In my Norwegian language class, I am constantly making comparisons in my mind between Norwegian and Irish. The other day I was asked what kind of language Irish was? I did not answer very well. It’s a very old language I said. Well, it’s Gaeilge, and then there’s Scot’s Gaelic, and oh yes, Welsh, and yes Brittany – a lot of influence there. I waffled around trying to be more articulate. So I looked in my various books when I got home and I found this chart.
in this book published by the Yale University Press and the Dublin Institute for Advanced Studies
The explanation I thought was good, showing Irish as an Indo-European language, a Celtic language. A branch separate from the Germanic languages of which Norwegian and English are other branches. Indo-European is described as being a hypothetical ancestor-language thought to have been spoken more than 4,500 years ago.
To quote from the book: “The form of Celtic that was to become Irish was brought to Ireland by the invading Gaels – about 300 B.C………..Later it spread to Scotland and the Isle of Man. Scottish Gaelic and Manx gradually separated from Irish (and more slowly from each other), and they can be thought of as distinct languages from the seventeenth century onwards.”

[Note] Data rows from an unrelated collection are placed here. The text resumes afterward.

### src/rtl/npwl_pkg.sv
package npwl_pkg;
  localparam int unsigned COEF_W = 8;
  localparam int unsigned OFFS_W = 9;
  localparam int unsigned SEG_W  = 3;

  typedef enum logic [1:0] {
    ST_IDLE = 2'd0,
    ST_RUN  = 2'd1,
    ST_FIN  = 2'd2
  } npwl_state_e;
endpackage

### src/rtl/npwl_coef_rom.sv
module npwl_coef_rom
  import npwl_pkg::*;
(
  input  logic [SEG_W-1:0]  seg,
  input  logic              cos_sel,
  output logic [COEF_W-1:0] slope_mag,
  output logic [OFFS_W-1:0] offset
);
  always_comb begin
    slope_mag = '0;
    offset    = '0;
    case ({cos_sel, seg})
      4'h0: begin slope_mag = 8'd234; offset = 9'd256; end
      4'h1: begin slope_mag = 8'd211; offset = 9'd252; end
      4'h2: begin slope_mag = 8'd187; offset = 9'd246; end
      4'h3: begin slope_mag = 8'd166; offset = 9'd238; end
      4'h4: begin slope_mag = 8'd144; offset = 9'd227; end
      4'h5: begin slope_mag = 8'd131; offset = 9'd219; end
      4'h6: begin slope_mag = 8'd116; offset = 9'd208; end
      4'h7: begin slope_mag = 8'd101; offset = 9'd195; end
      4'h8: begin slope_mag = 8'd13;  offset = 9'd0;   end
      4'h9: begin slope_mag = 8'd47;  offset = 9'd4;   end
      4'hA: begin slope_mag = 8'd79;  offset = 9'd12;  end
      4'hB: begin slope_mag = 8'd106; offset = 9'd22;  end
      4'hC: begin slope_mag = 8'd138; offset = 9'd38;  end
      4'hD: begin slope_mag = 8'd162; offset = 9'd53;  end
      4'hE: begin slope_mag = 8'd186; offset = 9'd71;  end
      default: begin slope_mag = 8'd211; offset = 9'd93; end
    endcase
  end
endmodule

### src/rtl/npwl_sng.sv
module npwl_sng #(
  parameter int unsigned  W    = 8,
  parameter int unsigned  TAP  = 0,
  parameter logic [W-1:0] SEED = 8'hA5
) (
  input  logic         clk,
  input  logic         rst_n,
  input  logic         load,
  input  logic         adv,
  input  logic [W-1:0] level,
  output logic         bit_o
);
  logic [W-1:0] lfsr_q, lfsr_d;

  always_comb begin
    lfsr_d = lfsr_q;
    if (load)     lfsr_d = SEED;
    else if (adv) lfsr_d = {lfsr_q[W-2:0], lfsr_q[W-1] ^ lfsr_q[TAP]};
  end

  always_ff @(posedge clk or negedge rst_n) begin
    if (!rst_n) lfsr_q <= SEED;
    else        lfsr_q <= lfsr_d;
  end

  assign bit_o = (lfsr_q < level);
endmodule

### src/rtl/npwl_ones_acc.sv
module npwl_ones_acc #(
  parameter int unsigned CW = 9
) (
  input  logic          clk,
  input  logic          rst_n,
  input  logic          clr,
  input  logic          en,
  input  logic          bit_i,
  output logic [CW-1:0] count
);
  logic [CW-1:0] cnt_d;

  always_comb begin
    cnt_d = count;
    if (clr)              cnt_d = '0;
    else if (en && bit_i) cnt_d = count + 1'b1;
  end

  always_ff @(posedge clk or negedge rst_n) begin
    if (!rst_n) count <= '0;
    else        count <= cnt_d;
  end
endmodule

### src/rtl/npwl_eval.sv
module npwl_eval
  import npwl_pkg::*;
#(
  parameter int unsigned XW     = 8,
  parameter logic [7:0]  SEED_X = 8'hA5,
  parameter logic [7:0]  SEED_A = 8'h3C,
  parameter int unsigned TAP_X  = 0,
  parameter int unsigned TAP_A  = 1
) (
  input  logic          clk,
  input  logic          rst_n,
  input  logic          start,
  input  logic [XW-1:0] x_in,
  input  logic          mode_cos,
  output logic [XW:0]   result,
  output logic          done
);
  localparam int unsigned RW   = XW + 1;
  localparam logic [RW:0] RMAX = {1'b0, {RW{1'b1}}};

  npwl_state_e state_q, state_d;
  logic load, run, fin, busy;
  logic [XW-1:0]     cyc_q;
  logic [XW-1:0]     x_q;
  logic              mode_q;
  logic [COEF_W-1:0] a_q, rom_a;
  logic [OFFS_W-1:0] b_q, rom_b;
  logic              xb, ab, sel_bit;
  logic [RW-1:0]     ones;
  logic [RW-1:0]     res_d;
  logic [RW:0]       sum;

  always_comb begin
    state_d = state_q;
    load = 1'b0;
    run  = 1'b0;
    fin  = 1'b0;
    case (state_q)
      ST_IDLE: if (start) begin load = 1'b1; state_d = ST_RUN; end
      ST_RUN: begin
        run = 1'b1;
        if (cyc_q == '1) state_d = ST_FIN;
      end
      ST_FIN: begin fin = 1'b1; state_d = ST_IDLE; end
      default: state_d = ST_IDLE;
    endcase
  end
  assign busy = (state_q != ST_IDLE);

  npwl_coef_rom u_rom (
    .seg(x_in[XW-1 -: SEG_W]), .cos_sel(mode_cos),
    .slope_mag(rom_a), .offset(rom_b)
  );

  npwl_sng #(.W(XW), .TAP(TAP_X), .SEED(SEED_X)) u_sng_x (
    .clk(clk), .rst_n(rst_n), .load(load), .adv(run), .level(x_q), .bit_o(xb)
  );
  npwl_sng #(.W(COEF_W), .TAP(TAP_A), .SEED(SEED_A)) u_sng_a (
    .clk(clk), .rst_n(rst_n), .load(load), .adv(run), .level(a_q), .bit_o(ab)
  );

  assign sel_bit = mode_q ? ~(xb & ab) : (xb & ab);

  npwl_ones_acc #(.CW(RW)) u_acc (
    .clk(clk), .rst_n(rst_n), .clr(load), .en(run), .bit_i(sel_bit), .count(ones)
  );

  always_comb begin
    sum = {1'b0, b_q} + {1'b0, ones};
    if (mode_q) res_d = (sum > RMAX) ? RMAX[RW-1:0] : sum[RW-1:0];
    else        res_d = (b_q >= ones) ? (b_q - ones) : '0;
  end

  always_ff @(posedge clk or negedge rst_n) begin
    if (!rst_n) begin
      state_q <= ST_IDLE;
      cyc_q   <= '0;
      x_q     <= '0;
      mode_q  <= 1'b0;
      a_q     <= '0;
      b_q     <= '0;
      result  <= '0;
      done    <= 1'b0;
    end else begin
      state_q <= state_d;
      done    <= fin;
      if (load) begin
        x_q    <= x_in;
        mode_q <= mode_cos;
        a_q    <= rom_a;
        b_q    <= rom_b;
        cyc_q  <= '0;
      end else if (run) begin
        cyc_q  <= cyc_q + 1'b1;
      end
      if (fin) result <= res_d;
    end
  end
endmodule
--- src/rtl/dsf_pkg.sv ---
// Package: shared types for the dual-sample filtering register.
// Assumes nothing beyond a single clock domain.
package dsf_pkg;

    // Phase of one capture: idle, waiting for the second sample, resolving.
    typedef enum logic [1:0] {
        PH_IDLE    = 2'd0,
        PH_WAIT    = 2'd1,
        PH_RESOLVE = 2'd2
    } dsf_phase_t;

endpackage

--- src/rtl/dsf_sequencer.sv ---
// Module: dsf_sequencer
// Turns an accepted capture strobe into three timed pulses: first-sample
// enable at the accepting edge, second-sample enable DELAY edges later,
// and resolve one edge after that. Strobes are ignored while busy.
// Assumes 1 <= DELAY <= 15 and a synchronous active-low reset.
module dsf_sequencer
    import dsf_pkg::*;
#(
    parameter int DELAY = 3
) (
    input  logic clk,
    input  logic rst_n,
    input  logic cap_i,
    output logic take_first_o,
    output logic take_second_o,
    output logic resolve_o,
    output logic busy_o
);

    localparam int CW = $clog2(DELAY + 1);
    localparam logic [CW-1:0] LOAD = CW'(DELAY);
    localparam logic [CW-1:0] LAST = CW'(1);

    dsf_phase_t     phase;
    logic [CW-1:0]  cnt;

    // Decode the pulses from the current phase and countdown.
    always_comb begin
        take_first_o  = (phase == PH_IDLE) && cap_i;
        take_second_o = (phase == PH_WAIT) && (cnt == LAST);
        resolve_o     = (phase == PH_RESOLVE);
        busy_o        = (phase != PH_IDLE);
    end

    // Phase register and countdown to the second sample.
    always_ff @(posedge clk) begin
        if (!rst_n) begin
            phase <= PH_IDLE;
            cnt   <= '0;
        end else begin
            unique case (phase)
                PH_IDLE: begin
                    if (cap_i) begin
                        phase <= PH_WAIT;
                        cnt   <= LOAD;
                    end
                end
                PH_WAIT: begin
                    if (cnt == LAST) begin
                        phase <= PH_RESOLVE;
                        cnt   <= '0;
                    end else begin
                        cnt <= cnt - 1'b1;
                    end
                end
                PH_RESOLVE: phase <= PH_IDLE;
                default:    phase <= PH_IDLE;
            endcase
        end
    end

    // The countdown steps by one per edge while waiting.
    p_countdown_r2: assert property (@(posedge clk) disable iff (!rst_n)
        (phase == PH_WAIT && cnt > LAST) |=> (phase == PH_WAIT && cnt == $past(cnt) - 1'b1));

    // The second sample is always followed by exactly one resolve.
    p_second_then_resolve_r3: assert property (@(posedge clk) disable iff (!rst_n)
        take_second_o |=> (resolve_o ##1 !resolve_o));

    // A resolve returns the sequencer to idle.
    p_resolve_to_idle_r6: assert property (@(posedge clk) disable iff (!rst_n)
        resolve_o |=> (phase == PH_IDLE));

endmodule

--- src/rtl/dsf_sample_pair.sv ---
// Module: dsf_sample_pair
// Holds the two time-shifted samples of the data word. Each register
// loads only on its own enable pulse from the sequencer.
// Assumes the two enables are never high in the same cycle.
module dsf_sample_pair #(
    parameter int WIDTH = 8
) (
    input  logic             clk,
    input  logic             rst_n,
    input  logic             take_first_i,
    input  logic             take_second_i,
    input  logic [WIDTH-1:0] data_i,
    output logic [WIDTH-1:0] early_o,
    output logic [WIDTH-1:0] late_o
);

    // Sample at the nominal instant.
    always_ff @(posedge clk) begin
        if (!rst_n)            early_o <= '0;
        else if (take_first_i) early_o <= data_i;
    end

    // Sample after the delay.
    always_ff @(posedge clk) begin
        if (!rst_n)             late_o <= '0;
        else if (take_second_i) late_o <= data_i;
    end

    // The two enables never coincide.
    p_enables_exclusive_r2: assert property (@(posedge clk) disable iff (!rst_n)
        !(take_first_i && take_second_i));

endmodule

--- src/rtl/dsf_celement.sv ---
// Module: dsf_celement
// One clocked C-element bit. On enable, the output follows the two inputs
// when they agree and holds its previous value when they differ.
// Assumes the enable is a single-cycle pulse.
module dsf_celement (
    input  logic clk,
    input  logic rst_n,
    input  logic en_i,
    input  logic a_i,
    input  logic b_i,
    output logic q_o
);

    // Agreement updates the bit; disagreement keeps it.
    always_ff @(posedge clk) begin
        if (!rst_n)                    q_o <= 1'b0;
        else if (en_i && (a_i == b_i)) q_o <= a_i;
    end

    // Agreeing inputs are copied.
    p_agree_copies_r3: assert property (@(posedge clk) disable iff (!rst_n)
        (en_i && a_i == b_i) |=> (q_o == $past(a_i)));

    // Differing inputs leave the bit unchanged.
    p_differ_holds_r4: assert property (@(posedge clk) disable iff (!rst_n)
        (en_i && a_i != b_i) |=> $stable(q_o));

endmodule

--- src/rtl/dsf_mismatch.sv ---
// Module: dsf_mismatch
// Compares the two samples bit by bit and registers a one-cycle flag
// when any bit differs at resolve time.
// Assumes resolve pulses are separated by at least two cycles.
module dsf_mismatch #(
    parameter int WIDTH = 8
) (
    input  logic             clk,
    input  logic             rst_n,
    input  logic             en_i,
    input  logic [WIDTH-1:0] early_i,
    input  logic [WIDTH-1:0] late_i,
    output logic             err_o
);

    logic [WIDTH-1:0] diff;

    // Bitwise difference of the two samples.
    always_comb diff = early_i ^ late_i;

    // Flag register: set on a resolve with any difference, cleared otherwise.
    always_ff @(posedge clk) begin
        if (!rst_n) err_o <= 1'b0;
        else        err_o <= en_i && (|diff);
    end

endmodule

“It appears that the early Irish learned the art of writing at about the time of their conversion to Christianity, in the fifth century. After that, the language can be seen to go through four stages of continuous historical development, as far as its written form is concerned: Old Irish (approximately A.D. 600-900), Middle Irish (c. 900-1200), Early Modern Irish (c. 1200-1650), and Modern Irish. Throughout this development Irish borrowed words from other languages it came into contact with (pre-eminently from Latin, from Norse, from Anglo-Norman (a dialect of French), and from English.”
“From the earliest times Irish has been cultivated for literature and learning. It in fact possesses one of the oldest literatures in Europe.”